§ EXERCISE GOAL
Transcribe the data exactly, stopping after the "localparam logic [1:0] ST_OK" line.

Saved data entries
----------------------------------------
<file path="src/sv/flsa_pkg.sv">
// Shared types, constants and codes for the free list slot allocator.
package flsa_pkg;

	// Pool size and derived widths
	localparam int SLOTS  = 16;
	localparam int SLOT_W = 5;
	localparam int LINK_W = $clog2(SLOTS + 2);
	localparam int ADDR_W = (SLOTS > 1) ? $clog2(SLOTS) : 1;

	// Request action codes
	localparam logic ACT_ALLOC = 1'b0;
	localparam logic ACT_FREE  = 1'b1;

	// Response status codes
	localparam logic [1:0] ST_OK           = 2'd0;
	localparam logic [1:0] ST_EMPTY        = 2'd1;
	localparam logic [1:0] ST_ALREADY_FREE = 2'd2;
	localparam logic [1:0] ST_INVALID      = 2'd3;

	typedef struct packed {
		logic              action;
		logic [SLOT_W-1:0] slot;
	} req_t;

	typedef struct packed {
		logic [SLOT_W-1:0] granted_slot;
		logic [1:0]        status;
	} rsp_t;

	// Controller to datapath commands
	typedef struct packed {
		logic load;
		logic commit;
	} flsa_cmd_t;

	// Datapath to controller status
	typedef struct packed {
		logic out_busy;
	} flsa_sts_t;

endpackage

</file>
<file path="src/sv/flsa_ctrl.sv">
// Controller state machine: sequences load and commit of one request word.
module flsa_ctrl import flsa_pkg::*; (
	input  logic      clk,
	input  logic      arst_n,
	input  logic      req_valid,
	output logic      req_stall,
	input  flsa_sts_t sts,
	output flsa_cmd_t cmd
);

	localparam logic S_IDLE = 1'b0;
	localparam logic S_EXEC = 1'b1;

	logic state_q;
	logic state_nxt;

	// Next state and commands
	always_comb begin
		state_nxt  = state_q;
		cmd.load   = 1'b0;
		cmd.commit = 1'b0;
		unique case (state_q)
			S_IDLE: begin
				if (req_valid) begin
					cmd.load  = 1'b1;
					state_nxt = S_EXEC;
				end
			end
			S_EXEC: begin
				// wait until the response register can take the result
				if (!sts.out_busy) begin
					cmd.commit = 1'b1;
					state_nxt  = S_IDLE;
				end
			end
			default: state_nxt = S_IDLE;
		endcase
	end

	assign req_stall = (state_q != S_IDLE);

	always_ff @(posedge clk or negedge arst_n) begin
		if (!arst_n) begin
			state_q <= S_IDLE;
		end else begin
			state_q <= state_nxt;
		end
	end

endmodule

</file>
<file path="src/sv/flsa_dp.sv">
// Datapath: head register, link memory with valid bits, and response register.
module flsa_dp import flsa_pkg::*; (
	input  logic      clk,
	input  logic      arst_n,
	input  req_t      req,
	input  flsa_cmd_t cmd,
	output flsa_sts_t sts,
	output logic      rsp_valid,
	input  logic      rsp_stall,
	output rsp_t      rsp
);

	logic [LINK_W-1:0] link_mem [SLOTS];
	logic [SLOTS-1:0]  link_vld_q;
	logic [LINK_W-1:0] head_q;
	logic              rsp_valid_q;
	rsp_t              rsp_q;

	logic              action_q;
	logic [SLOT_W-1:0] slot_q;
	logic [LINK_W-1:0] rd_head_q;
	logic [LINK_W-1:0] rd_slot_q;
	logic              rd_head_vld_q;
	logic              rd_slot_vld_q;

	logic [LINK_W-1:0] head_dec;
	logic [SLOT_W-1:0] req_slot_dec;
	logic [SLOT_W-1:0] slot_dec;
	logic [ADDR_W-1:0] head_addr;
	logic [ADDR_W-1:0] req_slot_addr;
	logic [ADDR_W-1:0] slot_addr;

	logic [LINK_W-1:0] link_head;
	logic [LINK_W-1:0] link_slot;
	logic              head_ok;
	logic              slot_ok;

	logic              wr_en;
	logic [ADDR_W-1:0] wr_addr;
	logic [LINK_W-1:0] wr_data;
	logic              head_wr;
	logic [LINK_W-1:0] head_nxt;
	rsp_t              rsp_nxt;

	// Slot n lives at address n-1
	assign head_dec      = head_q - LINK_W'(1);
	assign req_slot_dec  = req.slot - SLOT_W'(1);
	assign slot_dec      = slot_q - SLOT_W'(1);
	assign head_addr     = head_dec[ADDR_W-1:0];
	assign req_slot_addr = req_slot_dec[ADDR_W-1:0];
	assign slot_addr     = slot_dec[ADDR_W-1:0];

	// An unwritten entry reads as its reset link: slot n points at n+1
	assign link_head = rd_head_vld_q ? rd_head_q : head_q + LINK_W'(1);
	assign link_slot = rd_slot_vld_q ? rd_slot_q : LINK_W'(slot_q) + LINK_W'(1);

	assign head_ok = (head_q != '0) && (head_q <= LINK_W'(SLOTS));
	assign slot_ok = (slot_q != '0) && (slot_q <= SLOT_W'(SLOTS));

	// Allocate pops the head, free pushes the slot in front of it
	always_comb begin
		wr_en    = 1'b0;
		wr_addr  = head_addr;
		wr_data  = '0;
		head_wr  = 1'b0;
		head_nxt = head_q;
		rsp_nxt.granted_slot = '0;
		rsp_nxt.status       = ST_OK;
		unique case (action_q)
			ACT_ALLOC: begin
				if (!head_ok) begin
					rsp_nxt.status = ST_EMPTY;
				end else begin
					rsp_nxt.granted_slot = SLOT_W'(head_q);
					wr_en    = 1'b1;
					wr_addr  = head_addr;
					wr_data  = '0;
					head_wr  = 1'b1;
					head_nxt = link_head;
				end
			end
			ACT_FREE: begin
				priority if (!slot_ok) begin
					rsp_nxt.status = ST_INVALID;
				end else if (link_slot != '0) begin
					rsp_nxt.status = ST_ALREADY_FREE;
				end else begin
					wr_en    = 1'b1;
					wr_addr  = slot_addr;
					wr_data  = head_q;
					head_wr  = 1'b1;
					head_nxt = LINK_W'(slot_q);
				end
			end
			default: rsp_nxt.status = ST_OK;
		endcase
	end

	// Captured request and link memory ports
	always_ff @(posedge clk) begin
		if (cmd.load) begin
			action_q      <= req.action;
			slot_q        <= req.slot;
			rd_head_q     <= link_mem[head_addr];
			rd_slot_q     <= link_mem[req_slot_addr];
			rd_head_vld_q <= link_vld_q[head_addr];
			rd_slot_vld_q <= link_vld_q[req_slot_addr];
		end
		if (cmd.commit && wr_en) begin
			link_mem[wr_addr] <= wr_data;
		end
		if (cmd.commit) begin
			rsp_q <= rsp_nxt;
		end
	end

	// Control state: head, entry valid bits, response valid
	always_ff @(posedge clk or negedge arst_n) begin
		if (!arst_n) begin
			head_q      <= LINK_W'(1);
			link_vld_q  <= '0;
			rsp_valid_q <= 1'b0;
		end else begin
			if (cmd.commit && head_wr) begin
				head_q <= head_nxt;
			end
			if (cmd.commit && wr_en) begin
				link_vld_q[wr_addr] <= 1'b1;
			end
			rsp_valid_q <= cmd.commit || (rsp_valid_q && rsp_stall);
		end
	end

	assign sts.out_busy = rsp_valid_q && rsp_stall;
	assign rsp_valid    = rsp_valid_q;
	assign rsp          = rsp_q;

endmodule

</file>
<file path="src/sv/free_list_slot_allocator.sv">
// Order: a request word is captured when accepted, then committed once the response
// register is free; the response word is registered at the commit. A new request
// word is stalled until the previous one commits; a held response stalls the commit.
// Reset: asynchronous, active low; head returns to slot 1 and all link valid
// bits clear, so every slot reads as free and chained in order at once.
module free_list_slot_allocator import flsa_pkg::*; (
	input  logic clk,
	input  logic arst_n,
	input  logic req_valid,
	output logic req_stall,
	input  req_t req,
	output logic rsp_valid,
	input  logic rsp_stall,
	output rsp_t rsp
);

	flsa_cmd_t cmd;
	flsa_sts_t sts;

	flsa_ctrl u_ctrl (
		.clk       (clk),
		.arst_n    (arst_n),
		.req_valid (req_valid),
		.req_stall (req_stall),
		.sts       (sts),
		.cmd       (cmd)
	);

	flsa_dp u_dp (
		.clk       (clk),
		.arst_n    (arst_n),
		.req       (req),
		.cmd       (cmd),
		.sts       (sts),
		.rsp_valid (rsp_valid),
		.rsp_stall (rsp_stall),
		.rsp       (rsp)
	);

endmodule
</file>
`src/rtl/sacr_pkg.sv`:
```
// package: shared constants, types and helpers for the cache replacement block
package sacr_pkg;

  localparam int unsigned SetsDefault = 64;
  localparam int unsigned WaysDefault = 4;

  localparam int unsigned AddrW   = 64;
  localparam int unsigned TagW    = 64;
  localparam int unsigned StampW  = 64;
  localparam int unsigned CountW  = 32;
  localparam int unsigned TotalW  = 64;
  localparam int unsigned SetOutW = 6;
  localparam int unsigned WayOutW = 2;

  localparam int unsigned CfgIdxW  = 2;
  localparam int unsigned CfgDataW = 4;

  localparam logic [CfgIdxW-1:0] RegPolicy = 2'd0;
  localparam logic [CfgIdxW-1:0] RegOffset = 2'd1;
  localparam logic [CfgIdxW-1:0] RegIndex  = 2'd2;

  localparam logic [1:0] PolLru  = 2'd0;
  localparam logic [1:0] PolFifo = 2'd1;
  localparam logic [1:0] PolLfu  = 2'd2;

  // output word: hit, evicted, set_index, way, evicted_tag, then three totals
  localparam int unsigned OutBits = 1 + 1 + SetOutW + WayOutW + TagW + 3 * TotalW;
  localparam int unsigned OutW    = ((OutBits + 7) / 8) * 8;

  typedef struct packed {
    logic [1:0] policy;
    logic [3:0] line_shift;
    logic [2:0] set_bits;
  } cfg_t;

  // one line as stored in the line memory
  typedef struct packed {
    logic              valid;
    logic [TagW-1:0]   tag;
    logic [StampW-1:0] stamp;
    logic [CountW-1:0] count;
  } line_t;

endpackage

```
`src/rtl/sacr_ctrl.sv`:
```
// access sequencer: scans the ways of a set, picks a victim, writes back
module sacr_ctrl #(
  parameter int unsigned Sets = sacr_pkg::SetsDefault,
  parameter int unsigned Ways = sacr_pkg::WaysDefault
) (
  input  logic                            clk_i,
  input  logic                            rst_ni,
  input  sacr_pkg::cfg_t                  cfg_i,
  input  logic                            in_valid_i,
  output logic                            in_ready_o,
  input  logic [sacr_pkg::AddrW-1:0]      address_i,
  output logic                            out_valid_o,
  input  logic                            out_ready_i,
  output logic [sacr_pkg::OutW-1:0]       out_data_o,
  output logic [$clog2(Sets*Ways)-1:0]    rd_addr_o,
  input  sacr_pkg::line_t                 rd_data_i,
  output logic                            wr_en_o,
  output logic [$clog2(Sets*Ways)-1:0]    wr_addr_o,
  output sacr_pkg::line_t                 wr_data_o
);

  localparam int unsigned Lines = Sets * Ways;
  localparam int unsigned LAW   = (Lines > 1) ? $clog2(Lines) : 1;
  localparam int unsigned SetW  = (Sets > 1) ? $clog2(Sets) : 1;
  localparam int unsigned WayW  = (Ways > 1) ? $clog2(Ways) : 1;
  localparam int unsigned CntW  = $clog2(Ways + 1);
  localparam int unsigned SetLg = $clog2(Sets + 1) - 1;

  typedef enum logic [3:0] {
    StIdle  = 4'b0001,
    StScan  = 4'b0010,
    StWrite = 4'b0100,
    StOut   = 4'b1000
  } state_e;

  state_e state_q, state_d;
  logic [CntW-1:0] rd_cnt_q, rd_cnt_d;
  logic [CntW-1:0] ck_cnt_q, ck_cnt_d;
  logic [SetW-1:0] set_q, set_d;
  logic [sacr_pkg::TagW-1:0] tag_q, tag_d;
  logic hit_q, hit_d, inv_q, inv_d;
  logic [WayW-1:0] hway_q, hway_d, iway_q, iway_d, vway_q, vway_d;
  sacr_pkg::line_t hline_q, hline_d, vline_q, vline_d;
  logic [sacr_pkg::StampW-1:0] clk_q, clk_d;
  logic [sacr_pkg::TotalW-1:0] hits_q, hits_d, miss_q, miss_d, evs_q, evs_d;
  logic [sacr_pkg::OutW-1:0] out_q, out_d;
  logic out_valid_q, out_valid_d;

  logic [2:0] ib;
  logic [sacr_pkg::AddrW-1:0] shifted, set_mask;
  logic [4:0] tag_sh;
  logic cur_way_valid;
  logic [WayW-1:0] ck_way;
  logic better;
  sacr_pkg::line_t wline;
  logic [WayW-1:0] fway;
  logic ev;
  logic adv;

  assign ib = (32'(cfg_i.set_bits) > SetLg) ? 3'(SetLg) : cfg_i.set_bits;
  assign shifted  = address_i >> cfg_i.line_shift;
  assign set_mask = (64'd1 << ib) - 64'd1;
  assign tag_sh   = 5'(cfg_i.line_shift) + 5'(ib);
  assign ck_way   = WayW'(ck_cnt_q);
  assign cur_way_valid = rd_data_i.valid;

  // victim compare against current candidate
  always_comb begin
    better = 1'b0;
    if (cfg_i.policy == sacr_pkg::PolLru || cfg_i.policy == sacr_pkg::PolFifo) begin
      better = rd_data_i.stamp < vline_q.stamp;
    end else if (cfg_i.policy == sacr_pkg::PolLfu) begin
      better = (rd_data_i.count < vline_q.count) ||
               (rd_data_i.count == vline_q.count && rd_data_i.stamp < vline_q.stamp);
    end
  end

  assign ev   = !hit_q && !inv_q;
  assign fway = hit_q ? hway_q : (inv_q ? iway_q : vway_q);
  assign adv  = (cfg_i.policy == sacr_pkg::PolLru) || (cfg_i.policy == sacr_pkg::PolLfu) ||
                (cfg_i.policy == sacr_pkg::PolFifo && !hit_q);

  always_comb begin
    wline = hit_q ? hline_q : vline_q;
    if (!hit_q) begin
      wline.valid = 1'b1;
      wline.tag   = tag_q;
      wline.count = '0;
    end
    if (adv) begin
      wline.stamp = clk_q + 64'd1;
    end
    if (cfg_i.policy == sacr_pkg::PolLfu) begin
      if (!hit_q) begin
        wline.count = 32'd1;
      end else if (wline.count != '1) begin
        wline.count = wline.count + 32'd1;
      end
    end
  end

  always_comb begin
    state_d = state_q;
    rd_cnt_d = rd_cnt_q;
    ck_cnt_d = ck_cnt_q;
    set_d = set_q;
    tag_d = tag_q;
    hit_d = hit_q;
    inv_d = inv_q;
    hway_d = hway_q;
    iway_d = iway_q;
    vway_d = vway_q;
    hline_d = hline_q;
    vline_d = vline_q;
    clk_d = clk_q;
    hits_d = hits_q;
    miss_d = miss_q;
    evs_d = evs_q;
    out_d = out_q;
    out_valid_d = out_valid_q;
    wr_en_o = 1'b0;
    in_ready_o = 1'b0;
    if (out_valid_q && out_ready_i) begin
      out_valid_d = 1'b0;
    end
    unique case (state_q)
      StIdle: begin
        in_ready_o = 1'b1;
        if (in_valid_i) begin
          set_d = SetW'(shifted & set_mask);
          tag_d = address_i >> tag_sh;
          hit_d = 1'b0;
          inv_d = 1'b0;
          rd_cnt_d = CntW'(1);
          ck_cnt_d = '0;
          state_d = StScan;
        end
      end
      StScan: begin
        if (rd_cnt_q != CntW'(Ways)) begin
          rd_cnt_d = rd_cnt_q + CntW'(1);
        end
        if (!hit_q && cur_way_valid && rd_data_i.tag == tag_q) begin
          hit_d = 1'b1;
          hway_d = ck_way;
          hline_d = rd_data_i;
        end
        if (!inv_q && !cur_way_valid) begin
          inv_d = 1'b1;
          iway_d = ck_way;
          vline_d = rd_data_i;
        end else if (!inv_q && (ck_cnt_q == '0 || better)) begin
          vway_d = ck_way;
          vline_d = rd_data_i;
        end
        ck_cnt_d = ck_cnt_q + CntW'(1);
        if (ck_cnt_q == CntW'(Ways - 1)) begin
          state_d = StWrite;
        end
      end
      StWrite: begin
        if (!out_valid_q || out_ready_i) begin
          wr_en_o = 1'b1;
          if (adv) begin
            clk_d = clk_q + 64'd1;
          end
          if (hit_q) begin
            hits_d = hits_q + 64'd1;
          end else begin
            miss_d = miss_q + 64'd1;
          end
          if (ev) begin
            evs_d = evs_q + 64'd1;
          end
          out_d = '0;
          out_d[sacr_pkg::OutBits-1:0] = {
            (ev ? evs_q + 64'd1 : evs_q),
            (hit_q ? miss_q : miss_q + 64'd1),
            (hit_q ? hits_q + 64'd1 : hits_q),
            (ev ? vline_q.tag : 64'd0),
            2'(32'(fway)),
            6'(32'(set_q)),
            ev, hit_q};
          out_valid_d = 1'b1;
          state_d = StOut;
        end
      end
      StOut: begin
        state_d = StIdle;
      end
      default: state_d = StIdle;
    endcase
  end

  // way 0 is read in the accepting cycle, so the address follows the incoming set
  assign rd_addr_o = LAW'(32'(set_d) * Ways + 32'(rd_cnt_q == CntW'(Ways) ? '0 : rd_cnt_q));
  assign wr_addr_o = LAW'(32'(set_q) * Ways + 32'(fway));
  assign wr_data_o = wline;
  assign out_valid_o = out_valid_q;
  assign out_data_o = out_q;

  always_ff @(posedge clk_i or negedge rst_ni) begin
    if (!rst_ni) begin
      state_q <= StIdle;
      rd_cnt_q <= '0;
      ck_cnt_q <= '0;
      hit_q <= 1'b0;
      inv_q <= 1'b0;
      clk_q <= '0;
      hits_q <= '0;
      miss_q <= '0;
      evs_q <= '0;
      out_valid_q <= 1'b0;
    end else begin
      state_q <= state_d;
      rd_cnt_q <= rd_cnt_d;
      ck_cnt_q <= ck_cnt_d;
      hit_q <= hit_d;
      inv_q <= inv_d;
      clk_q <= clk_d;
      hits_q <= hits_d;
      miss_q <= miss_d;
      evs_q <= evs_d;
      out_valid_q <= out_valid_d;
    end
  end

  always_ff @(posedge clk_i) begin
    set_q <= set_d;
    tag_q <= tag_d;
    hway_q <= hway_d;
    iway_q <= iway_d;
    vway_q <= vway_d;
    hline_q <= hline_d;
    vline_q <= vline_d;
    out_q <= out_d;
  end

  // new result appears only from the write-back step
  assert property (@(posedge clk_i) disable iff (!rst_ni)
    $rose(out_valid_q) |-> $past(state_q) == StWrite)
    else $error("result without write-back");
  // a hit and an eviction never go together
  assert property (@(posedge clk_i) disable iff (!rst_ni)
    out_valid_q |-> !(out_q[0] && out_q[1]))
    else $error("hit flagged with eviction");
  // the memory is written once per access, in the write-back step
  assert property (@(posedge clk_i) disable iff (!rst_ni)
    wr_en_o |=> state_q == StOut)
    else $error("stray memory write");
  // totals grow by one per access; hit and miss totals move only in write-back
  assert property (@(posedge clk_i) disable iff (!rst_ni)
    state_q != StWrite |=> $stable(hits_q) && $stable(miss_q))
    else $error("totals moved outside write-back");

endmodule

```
----------------------------------------
§ FINISHED EXERCISE
<file path="src/sv/flsa_pkg.sv">
// Shared types, constants and codes for the free list slot allocator.
package flsa_pkg;

	// Pool size and derived widths
	localparam int SLOTS  = 16;
	localparam int SLOT_W = 5;
	localparam int LINK_W = $clog2(SLOTS + 2);
	localparam int ADDR_W = (SLOTS > 1) ? $clog2(SLOTS) : 1;

	// Request action codes
	localparam logic ACT_ALLOC = 1'b0;
	localparam logic ACT_FREE  = 1'b1;

	// Response status codes
	localparam logic [1:0] ST_OK           = 2'd0;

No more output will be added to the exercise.